**** Information shown

===== src/rtl/debounce_bank.sv =====
// Multi-channel switch debouncer: 2-flop synchroniser, stability counter, level and edge pulses.
// Optional long-press hold pulse per channel when DEBOUNCE_HOLD_EN is defined.
module debounce_bank #(
  parameter int unsigned       NUM_CH         = 4,
  parameter int unsigned       DEBOUNCE_LIMIT = 250_000,
  parameter logic [NUM_CH-1:0] RST_VALUE      = '0,
  parameter int unsigned       HOLD_LIMIT     = 25_000_000
) (
  input  logic              i_Clk,
  input  logic              i_Rst_n,
  input  logic [NUM_CH-1:0] i_Switch,
  output logic [NUM_CH-1:0] o_Switch,
  output logic [NUM_CH-1:0] o_Rise,
  output logic [NUM_CH-1:0] o_Fall,
  output logic              o_Any_Change,
  output logic [NUM_CH-1:0] o_Hold
);

  localparam int unsigned        CNT_W   = $clog2(DEBOUNCE_LIMIT + 1);
  localparam logic [CNT_W-1:0]   CNT_MAX = CNT_W'(DEBOUNCE_LIMIT - 1);

  logic [NUM_CH-1:0] r_s1;
  logic [NUM_CH-1:0] r_s2;
  logic [NUM_CH-1:0] r_switch;
  logic [NUM_CH-1:0] r_rise;
  logic [NUM_CH-1:0] r_fall;
  logic              r_any;
  logic [CNT_W-1:0]  r_cnt [NUM_CH];
  logic [NUM_CH-1:0] w_diff;
  logic [NUM_CH-1:0] w_accept;

  // Synchroniser for the asynchronous pins.
  always_ff @(posedge i_Clk or negedge i_Rst_n) begin
    if (!i_Rst_n) begin
      r_s1 <= RST_VALUE;
      r_s2 <= RST_VALUE;
    end else begin
      r_s1 <= i_Switch;
      r_s2 <= r_s1;
    end
  end

  // A channel flips on the DEBOUNCE_LIMIT-th consecutive differing sample.
  always_comb begin
    w_diff   = r_s2 ^ r_switch;
    w_accept = '0;
    for (int i = 0; i < int'(NUM_CH); i++) begin
      w_accept[i] = w_diff[i] && (r_cnt[i] == CNT_MAX);
    end
  end

  always_ff @(posedge i_Clk or negedge i_Rst_n) begin
    if (!i_Rst_n) begin
      r_switch <= RST_VALUE;
      r_rise   <= '0;
      r_fall   <= '0;
      r_any    <= 1'b0;
      for (int i = 0; i < int'(NUM_CH); i++) begin
        r_cnt[i] <= '0;
      end
    end else begin
      r_switch <= r_switch ^ w_accept;
      r_rise   <= w_accept & r_s2;
      r_fall   <= w_accept & ~r_s2;
      r_any    <= |w_accept;
      for (int i = 0; i < int'(NUM_CH); i++) begin
        if (!w_diff[i] || w_accept[i]) begin
          r_cnt[i] <= '0;
        end else begin
          r_cnt[i] <= r_cnt[i] + CNT_W'(1);
        end
      end
    end
  end

  assign o_Switch     = r_switch;
  assign o_Rise       = r_rise;
  assign o_Fall       = r_fall;
  assign o_Any_Change = r_any;

`ifdef DEBOUNCE_HOLD_EN
  localparam int unsigned       HOLD_W   = $clog2(HOLD_LIMIT + 1);
  localparam logic [HOLD_W-1:0] HOLD_MAX = HOLD_W'(HOLD_LIMIT);

  logic [HOLD_W-1:0] r_hold_cnt [NUM_CH];
  logic [NUM_CH-1:0] r_hold;

  // Hold counter saturates at HOLD_MAX so each press yields a single pulse.
  always_ff @(posedge i_Clk or negedge i_Rst_n) begin
    if (!i_Rst_n) begin
      r_hold <= '0;
      for (int i = 0; i < int'(NUM_CH); i++) begin
        r_hold_cnt[i] <= '0;
      end
    end else begin
      for (int i = 0; i < int'(NUM_CH); i++) begin
        if (!r_switch[i]) begin
          r_hold_cnt[i] <= '0;
          r_hold[i]     <= 1'b0;
        end else if (r_hold_cnt[i] != HOLD_MAX) begin
          r_hold_cnt[i] <= r_hold_cnt[i] + HOLD_W'(1);
          r_hold[i]     <= (r_hold_cnt[i] == HOLD_MAX - HOLD_W'(1));
        end else begin
          r_hold[i]     <= 1'b0;
        end
      end
    end
  end

  assign o_Hold = r_hold;
`else
  // HOLD_LIMIT has no consumer when the hold feature is left out.
  logic w_unused_hold;
  assign w_unused_hold = (HOLD_LIMIT != 0);
  assign o_Hold        = '0;
`endif

endmodule


===== config.mk =====
export PLATFORM = sky130hd
export DESIGN_NAME = debounce_bank
export DESIGN_NICKNAME = d
export VERILOG_FILES = /design/src/rtl/debounce_bank.sv
export SDC_FILE = /design/constraint.sdc
export NUM_CORES = 1
export LEC_CHECK = 0
export BUFFER_PORTS_ARGS = -buffer_cell sky130_fd_sc_hd__buf_4
export CAP_MARGIN = 20
export CORE_ASPECT_RATIO = 0.5
export CORE_MARGIN = 10
export CORE_UTILIZATION = 45
export DETAILED_ROUTE_END_ITERATION = 16
export PLACE_DENSITY = 0.63
export SYNTH_ARGS = -nofsm -noshare
export SYNTH_HDL_FRONTEND = slang
export SYNTH_SLANG_ARGS = --single-unit

===== constraint.sdc =====
create_clock -name i_Clk -period 3.1 [get_ports i_Clk]
set_input_delay 0 -clock i_Clk [delete_from_list [all_inputs] [get_ports i_Clk]]
set_output_delay 0 -clock i_Clk [all_outputs]
set_load 0.01 [all_outputs]

== Word level (Yosys, flattened, before mapping) ==
Cells that the tools add are included.
Word-level totals
  flip-flop bits (word level): 93
  input port bits: 6
  logic and storage cells: 40
Cells by class
  $add $sub $neg: 4
  eq/ne operators: 4
  mux-type cells: 4
  bitwise gates (word level): 5
  reductions and logical operators: 13
Operators by type and width (count)
  adder 18 x 1 -> 18 bit, second input constant: 4
  == test 18 bit, second input constant: 4
  two-way mux 18 bit: 4
  AND 4 bit: 2
  XOR 4 bit: 2
  logical AND 1 bit: 4
  logical NOT 1 bit: 4
  logical OR 1 bit: 4
  NOT 4 bit: 1
  OR reduction 4 bit: 1

== Logic depth before layout (Yosys ltp) ==
Gate-level depths: netlist of run 1.
  depth after elaboration: 4
  depth in mapped cells: 7
  mapped depth without buffers: 5

== Least setup slack after synthesis of run 1 ==
OpenSTA, ideal clock, no wires.
  path type: register to register
  from: register r_cnt[18] (netlist name)
  to: register (tool-made name)
  library setup time: 0.125 ns
  arrival: 1.504 ns
  data required time: 2.975 ns
  path slack: 1.471 ns
  cell stages (with the launch flop): 6
  buffers on the path: 0
  period minus slack after synthesis: 1.629 ns
  path through: dfrtp_1 -> ha_1 -> nand3_2 -> nand3b_1 -> or2_4 -> mux2_4
RTL lines
  start, declared: line 28  | logic [CNT_W-1:0] r_cnt [NUM_CH];
  start signal, assigned by index: line 70  | r_cnt[i] <= r_cnt[i] + CNT_W'(1);

== Worst setup path after layout of run 1 ==
  from: register r_cnt[54] (netlist name)
  to: register r_cnt[58] (netlist name)
On the way
  word-level cells in the longest chain between the ends: 4
RTL lines
  parallel branches: the longest is 3 deep, another holds adder 18 x 1 -> 18 bit
  two-way mux 18 bit *: line 67  | if (!w_diff[i] || w_accept[i]) begin
Mark *: on every way between the ends.

==> results_dict.tcl, run 1 <==
set metrics [dict create \
    ir_worst_vdd_mv 0.260 \
    ant_nets 0 \
    finalClockSkew_ns 0.00469 \
    dr_total_vias 3006 \
    die_w_um 160 \
    synth_xor_xnor_area_share_pct 13.0 \
    yosysSeqAreaShare_pct 53.1 \
    power_density_nw_per_um2 483 \
    antenna_found_initial 0 \
    hold_class "primary input to async pin" \
    cp.required_ns 3.30 \
    synth_top_area_cell "dfrtp_1" \
    leakagePower_nw 2.02 \
    synth.distinct_cells 38 \
    ys_warn_count 0 \
    placed_cells 569 \
    num_rows 25 \
    routed_wl_um 7960 \
    postLayoutCellArea_um2 5010 \
    root_buffer "clkbuf_16" \
    synth_top_family_by_area "simple AND/OR/NAND/NOR gates" \
    fin_crit_ns 1.97 \
    gr-total-overflow 0 \
    worst_setup_path_end_kind "register" \
    grt.total_usage_pct 11.6 \
    synth-compound-area-share_pct 2.11 \
    status "completed" \
    layout_setup_ws_ns 1.13 \
    rsz0062_at_grt "no" \
    syn2layout_area_growth_pct 14.2 \
    placed_area_um2 4630 \
    ios 23 \
    max_freq_ghz 0.508 \
    cts.sinks 93 \
    regArea_um2 2330 \
    max_stage_delay_ns 0.53 \
    cp.arrival_ns 2.17 \
    cts_setup_buffers 0 \
    grt_pass1_vias 2991 \
    initialDrtViolationCount 152 \
    place_worst_setup_slack_ns 1.13 \
    period_share_pct 63.5 \
    drive_above_1_share_pct 11.4 \
    multi_input_area_um2 1940 \
    synth_top_area_share_pct 53.1 \
    numCtsBuffers 9 \
    wl_per_cell_um 13.5 \
    h-tree-depth 3 \
    dieArea_um2 14300 \
    synth-simple-area-share_pct 26.3 \
    cp_slowest_cell "o21ai_2" \
    synthAdderAreaFrac_pct 1.14 \
    syn_avg_cell_area_um2 10.3 \
    clk_path_buf_depth 2 \
    cap_violations 0 \
    syn_area_um2 4380 \
    grt_max_degree 83 \
    core_um2 9480 \
    maxSlewViolCount 0 \
    path_buf_inv 0 \
    start_util_pct 46.2 \
    place_congestion 0.801 \
    crit_type "register to register" \
    detail_route.vias_per_cell 5.09 \
    ys_seq_elements 93 \
    dp_hpwl_um 5250 \
    final_nets 461 \
    grt_pass1_wl_um 14100 \
    layout.cells.non_filler 591 \
    dr.pass1.iters 4 \
    cts_tree "yes" \
    clk_latency_ns 0.34 \
    worstMarginPinSlew_ns 0.655 \
    path_cells "ha_1 -> nand4_1 -> or2_1 -> o21ai_2 -> nor2_1" \
    setup_tns_ns 0 \
    port_buffers 18 \
    start_kind "register" \
    n_fill_cell 846 \
    synth_area_leaders "dfrtp_1 (53%), xnor2_1 (11%), nor2_1 (7.1%), nor4_1 (3.4%), nand3_1 (2.6%)" \
    path_max_fanout 16 \
    synthMuxAreaShare_pct 1.43 \
    relSlewSlack_pct 56.3 \
    hold_viol 0 \
    syn_inst 425 \
    clkTransAtPathRegs_ns 0.07 \
    die_y_um 89.8 \
    drc_errors 0 \
    num_antenna_cells 0 \
    crit_family "simple AND/OR/NAND/NOR gates" \
    finalSetupViolations 0 \
]
-- state kept, by name (all words and copies together) (netlist names), named ones only --
name	count
r_cnt	72
o_Fall	4
o_Rise	4
r_s1	4
r_s2	4
o_Any_Change	1
-- cells by family (layout without fill, tap and decap cells) --
| kind of cell | count (synthesis) | count (layout) |
|---|---|---|
| AO/OA/AOI/OAI | 11 | 11 |
| XOR/XNOR | 65 | 65 |
| adder cells (fa/ha/maj) | 4 | 4 |
| buffers and inverters | 26 | 54 |
| flip-flops | 93 | 93 |
| multiplexers | 5 | 5 |
| other | 1 | 4 |
| AND/OR/NAND/NOR | 220 | 220 |
-- power breakdown --
part	total, mW	leakage, nW	switching, mW	internal [mW]
Combinational	0.0814	0.612	0.0533	0.0281
Clock	1.09	0.138	0.465	0.627
Sequential	1.25	1.27	0.0161	1.23
Total	2.42	2.02	0.534	1.89
-- worst paths after layout --
| path | startpoint | endpoint | slack, ns | depth (start not counted) |
|---|---|---|---|---|
| min in group i_Clk | i_Switch[2] | r_s1[2] | 0.32 | 2 |
| min reg2reg | r_s1[2] | r_s2[2] | 0.35 | 0 |
| min | i_Rst_n | r_cnt[58] | 0.10 | 2 |
| max reg2reg | r_cnt[54] | r_cnt[58] | 1.13 | 5 |
| max in group asynchronous | i_Rst_n | r_cnt[45] | 2.40 | 3 |
| max | r_cnt[54] | r_cnt[58] | 1.13 | 5 |
-- area by class of cell --
type / count / share of cell area [%]
sequential: 93 / 46.5
tap: 135 / 3.37
multi-input combinational: 309 / 38.8
clock inverter: 7 / 1.50
inverter: 13 / 0.975
clock buffer: 9 / 4.50
timing repair buffer: 25 / 4.40
-- worst reg2reg max path, cell delays in order, from the launching register on --
cell     delay [ns]
dfrtp_1        0.40
ha_1           0.22
nand4_1        0.24
or2_1          0.31
o21ai_2        0.53
nor2_1         0.13
-- repair_timing --
item | in CTS | in global routing
hold buffers | 5 | 0
gates resized for setup | 0 | 0
hold endpoints to repair | 85 | 0
-- metrics by stage --
| step | hold WS, ns | total power [mW] | utilization (%) |
|---|---|---|---|
| after CTS | 0.307 | 2.45 | 52.5 |
| after floorplan | -0.296 | 1.31 | - |
| after global placement | 0.110 | 1.34 | 48.8 |
| after global routing | 0.135 | 2.52 | 52.8 |
| final | 0.101 | 2.42 | 52.8 |
| after detailed placement | 0.111 | 1.34 | 48.8 |
-- routing by layer --
layer	vias up	global-route usage [%]	wire length [µm]
li1	1521	-	-
met3	7	3.73	225
met2	24	17.9	3600
met5	-	0	0
met4	0	3.22	86
met1	1454	15.4	4050
-- placed cells by master, fill, tap and decap left out, types with 3 or more instances in the layout --
cell | synthesis | routed
o221ai_1 | 3 | 3
ha_1 | 4 | 4
nand4_2 | 3 | 3
nor2_1 | 83 | 83
nor4_1 | 24 | 24
buf_4 | 5 | 19
nand2_1 | 15 | 15
nand4_1 | 18 | 18
o21ai_2 | 3 | 3
dlygate4sd3_1 | 0 | 5
conb_1 | 1 | 4
inv_1 | 13 | 13
nor3_1 | 20 | 20
dfrtp_1 | 93 | 93
xor2_1 | 9 | 9
nor3b_1 | 8 | 8
clkbuf_16 | 0 | 9
nor4b_2 | 3 | 3
nand3_1 | 23 | 23
and3_1 | 11 | 11
clkinvlp_4 | 0 | 3
xnor2_1 | 56 | 56
-- Yosys cell counts, drive strengths merged --
library cell and count:
nor2 83, and4 1, inv 13, nor2b 1, and3 11, and4b 1
mux2i 1, dfrtp 93, xor2 9, xnor2 56, nor3 20, a21bo 1
nand3b 2, clkbuf 1, nand4 21, and2 1, a21oi 1, nand2 15
or2 3, o21ai 3, o32a 1, mux2 4, buf 12, nor3b 8
conb 1, a21o 1, o221ai 3, o211ai 1, nand3 24, ha 4
nor4 24, nor4b 5
Power figures use the tool's default switching activity.
==> inputs of run 2 (changes only) <==
==> constraint.sdc (replaced) <==
create_clock -name i_Clk -period 2.1 [get_ports i_Clk]
set_input_delay 0 -clock i_Clk [delete_from_list [all_inputs] [get_ports i_Clk]]
set_output_delay 0 -clock i_Clk [all_outputs]
set_load 0.01 [all_outputs]
==> run 2 against run 1 <==
Effect of this change: utilization rose by 0.82 points; routed wire length rose by 2.0%; clock skew hardly changed; clock power grew 72%; sequential share of layout area decreased by 0.71 points; largest power group is now the clock network; largest cell class unchanged; design area rose by 1.5%; critical path depth is the same; fmax is 9.5% higher.
==> results_dict.tcl, run 2 (synthesized netlist as in run 1, its figures left out) <==
set metrics [dict create \
    status "completed" \
    path_cells "ha_1 -> nand3_2 -> nand3b_1 -> or2_4 -> mux2_4" \
    dr.pass1.iters 4 \
    place_worst_setup_slack_ns 0.289 \
    grt.busiest_layer "met2" \
    hold_slack_ns 0.184 \
    cap_violations 0 \
    maxSlewViolCount 0 \
    ios 23 \
    die_w_um 160 \
    start_util_pct 46.2 \
    gr-total-overflow 0 \
    grt_max_degree 53 \
    dieArea_um2 14300 \
    finalClockSkew_ns 0.00516 \
    cts.sinks 93 \
    grt_pass1_wl_um 14400 \
    hold_viol 0 \
    path_max_fanout 8 \
    root_buffer "clkbuf_16" \
    place_congestion 0.783 \
    worstMarginPinSlew_ns 0.547 \
    num_antenna_cells 0 \
    h-tree-depth 3 \
    num_rows 25 \
    use_met2_pct 18.3 \
    worst_setup_path_end_kind "register" \
    final_cell_mix "dfrtp_1 (93), nor2_1 (83), xnor2_1 (56)" \
    cp_slowest_cell "dfrtp_1" \
    finalSetupViolations 0 \
    antenna_found_initial 0 \
    fin_crit_ns 1.80 \
    use_met3_pct 3.55 \
    cp.arrival_ns 2.03 \
    largest_register_ffs 72 \
    final_nets 466 \
    post_cts_resized 0 \
    dp_hpwl_um 5540 \
    crit_type "register to register" \
    power_density_nw_per_um2 756 \
    dr_total_vias 3045 \
    start_kind "register" \
    die_y_um 89.8 \
    max_stage_delay_ns 0.39 \
    drc_errors 0 \
    clkTransAtPathRegs_ns 0.06 \
    clk_latency_ns 0.34 \
    largest-register "r_cnt" \
    numCtsBuffers 9 \
    wl_per_cell_um 13.6 \
    layout_setup_ws_ns 0.302 \
    cts_setup_buffers 0 \
    initialDrtViolationCount 82 \
    final_common_cell "dfrtp_1" \
    syn2layout_area_growth_pct 16.0 \
    leakagePower_nw 2.08 \
    routed_wl_um 8120 \
    crit_family "simple AND/OR/NAND/NOR gates" \
    clk_path_buf_depth 2 \
    relSlewSlack_pct 63.5 \
    rsz0062_at_grt "no" \
    cp.required_ns 2.33 \
    cts_tree "yes" \
    path_buf_inv 0 \
    grt.total_usage_pct 11.9 \
    grt_pass1_vias 3070 \
    max_freq_ghz 0.556 \
    drive_above_1_share_pct 12.4 \
    setup_tns_ns 0 \
    gr-usage-met1_pct 15.7 \
    port_buffers 18 \
    core_um2 9480 \
    ant_nets 0 \
    detail_route.vias_per_cell 5.11 \
    hold_class "primary input to async pin" \
    ir_worst_vdd_mv 0.379 \
    period_share_pct 85.6 \
]
-- run 2: cell types whose count changed in the layout (fill, tap and decap cells not counted), sizes merged --
cell,previous run,this run
bufinv,1,3
clkbuf,9,10
buf,20,25
clkinvlp,3,0
-- run 2: area by class of cell --
cell class	instances	area, µm²
Timing Repair Buffer	30	250
Fill cell	834	4390
Clock inverter	6	109
Sequential cell	93	2330
Tap cell	135	169
Inverter	13	48.8
Clock buffer	10	239
Multi-Input combinational cell	309	1940
-- run 2: power breakdown --
part | switching [mW] | internal, mW | total [mW]
Combinational | 0.0798 | 0.0464 | 0.126
Sequential | 0.0239 | 1.82 | 1.84
Clock | 0.679 | 1.20 | 1.87
-- run 2: what timing repair did --
action                     4_1_cts  5_1_grt
setup endpoints to repair        0        0
hold buffers                     5        0
hold endpoints to repair        45        0
-- run 2: metrics by stage --
stage | power (mW) | util, % | cells | area [µm²]
floorplan | 1.93 | - | 428 | 4390
global placement | 2.00 | 49.5 | 575 | 4690
detailed placement | 2.00 | 49.5 | 575 | 4690
CTS | 3.90 | 53.7 | 596 | 5080
global route | 3.98 | 53.7 | 596 | 5080
finish | 3.84 | 53.7 | 596 | 5080
-- run 2: final timing paths --
path                            slack, ns        start  cells past startpoint   endpoint
worst max register to register       0.30    r_cnt[18]                      5   register
worst min-delay path                 0.18      i_Rst_n                      2  r_cnt[61]
worst min register to register       0.35      r_s1[0]                      0    r_s2[0]
min in group i_Clk                   0.31  i_Switch[1]                      2    r_s1[1]
worst max-delay path                 0.30    r_cnt[18]                      5   register
max in group asynchronous            1.26      i_Rst_n                      3  r_cnt[68]
-- run 2: routing by layer --
metal,part of all wire (%),wire (µm),vias up
met3,3.1,253,10
li1,-,-,1528
met4,1.2,96,0
met1,50,4090,1471
met5,0,0,-
met2,45,3680,36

********

_Assignment:_ Give again, word for word, every line of the listing above from the one with "cp.required_ns 2.33 \" to the one with "Clock | 0.679 | 1.20 | 1.87", both inclusive, and nothing beyond them.

_Result of the exercise:_
    cp.required_ns 2.33 \
    cts_tree "yes" \
    path_buf_inv 0 \
    grt.total_usage_pct 11.9 \
    grt_pass1_vias 3070 \
    max_freq_ghz 0.556 \
    drive_above_1_share_pct 12.4 \
    setup_tns_ns 0 \
    gr-usage-met1_pct 15.7 \
    port_buffers 18 \
    core_um2 9480 \
    ant_nets 0 \
    detail_route.vias_per_cell 5.11 \
    hold_class "primary input to async pin" \
    ir_worst_vdd_mv 0.379 \
    period_share_pct 85.6 \
]
-- run 2: cell types whose count changed in the layout (fill, tap and decap cells not counted), sizes merged --
cell,previous run,this run
bufinv,1,3
clkbuf,9,10
buf,20,25
clkinvlp,3,0
-- run 2: area by class of cell --
cell class	instances	area, µm²
Timing Repair Buffer	30	250
Fill cell	834	4390
Clock inverter	6	109
Sequential cell	93	2330
Tap cell	135	169
Inverter	13	48.8
Clock buffer	10	239
Multi-Input combinational cell	309	1940
-- run 2: power breakdown --
part | switching [mW] | internal, mW | total [mW]
Combinational | 0.0798 | 0.0464 | 0.126
Sequential | 0.0239 | 1.82 | 1.84
Clock | 0.679 | 1.20 | 1.87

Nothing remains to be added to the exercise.